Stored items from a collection
------------

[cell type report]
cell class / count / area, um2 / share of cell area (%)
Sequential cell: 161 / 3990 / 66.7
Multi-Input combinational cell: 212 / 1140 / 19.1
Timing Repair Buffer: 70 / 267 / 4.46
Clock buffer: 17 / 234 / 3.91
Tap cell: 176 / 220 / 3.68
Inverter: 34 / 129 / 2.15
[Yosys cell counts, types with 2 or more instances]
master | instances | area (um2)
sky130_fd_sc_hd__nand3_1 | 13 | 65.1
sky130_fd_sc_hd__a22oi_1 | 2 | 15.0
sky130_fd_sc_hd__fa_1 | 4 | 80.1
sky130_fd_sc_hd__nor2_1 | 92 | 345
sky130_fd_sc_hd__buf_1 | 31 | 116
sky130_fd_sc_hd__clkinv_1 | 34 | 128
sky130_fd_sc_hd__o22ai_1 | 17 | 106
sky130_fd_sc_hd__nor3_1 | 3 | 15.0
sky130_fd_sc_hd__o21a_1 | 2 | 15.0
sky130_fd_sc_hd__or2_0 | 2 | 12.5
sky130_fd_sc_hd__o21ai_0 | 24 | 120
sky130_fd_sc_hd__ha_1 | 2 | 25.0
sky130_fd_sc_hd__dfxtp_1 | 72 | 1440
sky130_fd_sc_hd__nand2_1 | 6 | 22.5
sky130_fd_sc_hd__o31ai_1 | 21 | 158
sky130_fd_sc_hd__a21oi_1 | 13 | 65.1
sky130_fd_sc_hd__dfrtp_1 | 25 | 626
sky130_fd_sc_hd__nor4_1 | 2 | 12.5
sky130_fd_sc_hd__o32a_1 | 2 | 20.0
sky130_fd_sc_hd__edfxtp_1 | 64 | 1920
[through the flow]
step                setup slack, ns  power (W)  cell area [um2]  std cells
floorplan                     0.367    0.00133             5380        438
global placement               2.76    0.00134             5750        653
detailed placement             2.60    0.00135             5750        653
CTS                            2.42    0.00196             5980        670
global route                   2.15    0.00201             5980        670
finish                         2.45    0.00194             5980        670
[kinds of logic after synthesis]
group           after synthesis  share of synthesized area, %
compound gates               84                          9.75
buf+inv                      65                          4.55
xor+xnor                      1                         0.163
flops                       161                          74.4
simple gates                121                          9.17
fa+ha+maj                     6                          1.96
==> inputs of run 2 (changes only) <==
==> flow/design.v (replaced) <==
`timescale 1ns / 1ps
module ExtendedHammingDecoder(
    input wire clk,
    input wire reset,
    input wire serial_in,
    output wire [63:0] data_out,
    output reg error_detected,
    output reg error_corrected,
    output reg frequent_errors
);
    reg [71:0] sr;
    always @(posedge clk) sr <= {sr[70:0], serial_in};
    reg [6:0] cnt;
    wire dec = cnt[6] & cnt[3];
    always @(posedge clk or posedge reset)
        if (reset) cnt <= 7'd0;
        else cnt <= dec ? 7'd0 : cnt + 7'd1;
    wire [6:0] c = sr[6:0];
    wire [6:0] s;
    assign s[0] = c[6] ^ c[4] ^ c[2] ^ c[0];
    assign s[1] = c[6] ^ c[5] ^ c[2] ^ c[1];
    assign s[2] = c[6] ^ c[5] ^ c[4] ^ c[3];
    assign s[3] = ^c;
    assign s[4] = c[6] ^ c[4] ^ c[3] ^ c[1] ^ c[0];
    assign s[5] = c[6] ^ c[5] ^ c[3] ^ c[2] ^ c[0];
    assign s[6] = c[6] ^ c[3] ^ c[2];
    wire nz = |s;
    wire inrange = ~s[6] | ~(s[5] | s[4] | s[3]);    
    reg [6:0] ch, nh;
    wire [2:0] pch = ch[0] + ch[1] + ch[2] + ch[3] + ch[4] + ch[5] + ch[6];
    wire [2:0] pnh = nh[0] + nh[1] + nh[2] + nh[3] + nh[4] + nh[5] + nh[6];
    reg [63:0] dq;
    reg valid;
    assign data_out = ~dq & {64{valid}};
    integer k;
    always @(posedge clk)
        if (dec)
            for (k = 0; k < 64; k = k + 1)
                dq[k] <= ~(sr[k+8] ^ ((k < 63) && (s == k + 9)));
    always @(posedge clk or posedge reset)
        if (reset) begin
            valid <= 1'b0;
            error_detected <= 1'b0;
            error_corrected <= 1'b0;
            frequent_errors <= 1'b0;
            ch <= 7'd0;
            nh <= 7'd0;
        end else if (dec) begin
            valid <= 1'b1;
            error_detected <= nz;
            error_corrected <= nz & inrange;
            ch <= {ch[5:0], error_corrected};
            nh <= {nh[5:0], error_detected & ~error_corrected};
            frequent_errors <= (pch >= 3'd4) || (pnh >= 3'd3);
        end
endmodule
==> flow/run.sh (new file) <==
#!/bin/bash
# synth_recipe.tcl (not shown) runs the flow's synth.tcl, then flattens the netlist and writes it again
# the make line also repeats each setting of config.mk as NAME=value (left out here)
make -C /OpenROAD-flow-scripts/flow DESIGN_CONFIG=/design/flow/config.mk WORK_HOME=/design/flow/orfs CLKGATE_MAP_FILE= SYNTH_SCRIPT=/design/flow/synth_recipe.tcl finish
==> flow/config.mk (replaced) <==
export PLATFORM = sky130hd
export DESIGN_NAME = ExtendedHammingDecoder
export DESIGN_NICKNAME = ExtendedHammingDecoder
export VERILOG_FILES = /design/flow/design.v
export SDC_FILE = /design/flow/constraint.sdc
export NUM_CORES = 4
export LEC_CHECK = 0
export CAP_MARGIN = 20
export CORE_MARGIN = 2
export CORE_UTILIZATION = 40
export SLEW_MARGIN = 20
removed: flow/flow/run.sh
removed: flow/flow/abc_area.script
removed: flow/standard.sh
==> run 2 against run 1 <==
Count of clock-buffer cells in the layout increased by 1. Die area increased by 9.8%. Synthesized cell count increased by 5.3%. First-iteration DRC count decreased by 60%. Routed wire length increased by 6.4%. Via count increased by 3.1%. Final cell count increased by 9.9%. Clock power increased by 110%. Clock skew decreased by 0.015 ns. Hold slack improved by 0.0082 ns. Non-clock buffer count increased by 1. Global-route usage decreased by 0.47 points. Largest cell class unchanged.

------------

Your assignment => Transcribe the records above with every character unchanged.

Output of the exercise =>
[cell type report]
cell class / count / area, um2 / share of cell area (%)
Sequential cell: 161 / 3990 / 66.7
Multi-Input combinational cell: 212 / 1140 / 19.1
Timing Repair Buffer: 70 / 267 / 4.46
Clock buffer: 17 / 234 / 3.91
Tap cell: 176 / 220 / 3.68
Inverter: 34 / 129 / 2.15
[Yosys cell counts, types with 2 or more instances]
master | instances | area (um2)
sky130_fd_sc_hd__nand3_1 | 13 | 65.1
sky130_fd_sc_hd__a22oi_1 | 2 | 15.0
sky130_fd_sc_hd__fa_1 | 4 | 80.1
sky130_fd_sc_hd__nor2_1 | 92 | 345
sky130_fd_sc_hd__buf_1 | 31 | 116
sky130_fd_sc_hd__clkinv_1 | 34 | 128
sky130_fd_sc_hd__o22ai_1 | 17 | 106
sky130_fd_sc_hd__nor3_1 | 3 | 15.0
sky130_fd_sc_hd__o21a_1 | 2 | 15.0
sky130_fd_sc_hd__or2_0 | 2 | 12.5
sky130_fd_sc_hd__o21ai_0 | 24 | 120
sky130_fd_sc_hd__ha_1 | 2 | 25.0
sky130_fd_sc_hd__dfxtp_1 | 72 | 1440
sky130_fd_sc_hd__nand2_1 | 6 | 22.5
sky130_fd_sc_hd__o31ai_1 | 21 | 158
sky130_fd_sc_hd__a21oi_1 | 13 | 65.1
sky130_fd_sc_hd__dfrtp_1 | 25 | 626
sky130_fd_sc_hd__nor4_1 | 2 | 12.5
sky130_fd_sc_hd__o32a_1 | 2 | 20.0
sky130_fd_sc_hd__edfxtp_1 | 64 | 1920
[through the flow]
step                setup slack, ns  power (W)  cell area [um2]  std cells
floorplan                     0.367    0.00133             5380        438
global placement               2.76    0.00134             5750        653
detailed placement             2.60    0.00135             5750        653
CTS                            2.42    0.00196             5980        670
global route                   2.15    0.00201             5980        670
finish                         2.45    0.00194             5980        670
[kinds of logic after synthesis]
group           after synthesis  share of synthesized area, %
compound gates               84                          9.75
buf+inv                      65                          4.55
xor+xnor                      1                         0.163
flops                       161                          74.4
simple gates                121                          9.17
fa+ha+maj                     6                          1.96
==> inputs of run 2 (changes only) <==
==> flow/design.v (replaced) <==
`timescale 1ns / 1ps
module ExtendedHammingDecoder(
    input wire clk,
    input wire reset,
    input wire serial_in,
    output wire [63:0] data_out,
    output reg error_detected,
    output reg error_corrected,
    output reg frequent_errors
);
    reg [71:0] sr;
    always @(posedge clk) sr <= {sr[70:0], serial_in};
    reg [6:0] cnt;
    wire dec = cnt[6] & cnt[3];
    always @(posedge clk or posedge reset)
        if (reset) cnt <= 7'd0;
        else cnt <= dec ? 7'd0 : cnt + 7'd1;
    wire [6:0] c = sr[6:0];
    wire [6:0] s;
    assign s[0] = c[6] ^ c[4] ^ c[2] ^ c[0];
    assign s[1] = c[6] ^ c[5] ^ c[2] ^ c[1];
    assign s[2] = c[6] ^ c[5] ^ c[4] ^ c[3];
    assign s[3] = ^c;
    assign s[4] = c[6] ^ c[4] ^ c[3] ^ c[1] ^ c[0];
    assign s[5] = c[6] ^ c[5] ^ c[3] ^ c[2] ^ c[0];
    assign s[6] = c[6] ^ c[3] ^ c[2];
    wire nz = |s;
    wire inrange = ~s[6] | ~(s[5] | s[4] | s[3]);    
    reg [6:0] ch, nh;
    wire [2:0] pch = ch[0] + ch[1] + ch[2] + ch[3] + ch[4] + ch[5] + ch[6];
    wire [2:0] pnh = nh[0] + nh[1] + nh[2] + nh[3] + nh[4] + nh[5] + nh[6];
    reg [63:0] dq;
    reg valid;
    assign data_out = ~dq & {64{valid}};
    integer k;
    always @(posedge clk)
        if (dec)
            for (k = 0; k < 64; k = k + 1)
                dq[k] <= ~(sr[k+8] ^ ((k < 63) && (s == k + 9)));
    always @(posedge clk or posedge reset)
        if (reset) begin
            valid <= 1'b0;
            error_detected <= 1'b0;
            error_corrected <= 1'b0;
            frequent_errors <= 1'b0;
            ch <= 7'd0;
            nh <= 7'd0;
        end else if (dec) begin
            valid <= 1'b1;
            error_detected <= nz;
            error_corrected <= nz & inrange;
            ch <= {ch[5:0], error_corrected};
            nh <= {nh[5:0], error_detected & ~error_corrected};
            frequent_errors <= (pch >= 3'd4) || (pnh >= 3'd3);
        end
endmodule
==> flow/run.sh (new file) <==
#!/bin/bash
# synth_recipe.tcl (not shown) runs the flow's synth.tcl, then flattens the netlist and writes it again
# the make line also repeats each setting of config.mk as NAME=value (left out here)
make -C /OpenROAD-flow-scripts/flow DESIGN_CONFIG=/design/flow/config.mk WORK_HOME=/design/flow/orfs CLKGATE_MAP_FILE= SYNTH_SCRIPT=/design/flow/synth_recipe.tcl finish
==> flow/config.mk (replaced) <==
export PLATFORM = sky130hd
export DESIGN_NAME = ExtendedHammingDecoder
export DESIGN_NICKNAME = ExtendedHammingDecoder
export VERILOG_FILES = /design/flow/design.v
export SDC_FILE = /design/flow/constraint.sdc
export NUM_CORES = 4
export LEC_CHECK = 0
export CAP_MARGIN = 20
export CORE_MARGIN = 2
export CORE_UTILIZATION = 40
export SLEW_MARGIN = 20
removed: flow/flow/run.sh
removed: flow/flow/abc_area.script
removed: flow/standard.sh
==> run 2 against run 1 <==
Count of clock-buffer cells in the layout increased by 1. Die area increased by 9.8%. Synthesized cell count increased by 5.3%. First-iteration DRC count decreased by 60%. Routed wire length increased by 6.4%. Via count increased by 3.1%. Final cell count increased by 9.9%. Clock power increased by 110%. Clock skew decreased by 0.015 ns. Hold slack improved by 0.0082 ns. Non-clock buffer count increased by 1. Global-route usage decreased by 0.47 points. Largest cell class unchanged.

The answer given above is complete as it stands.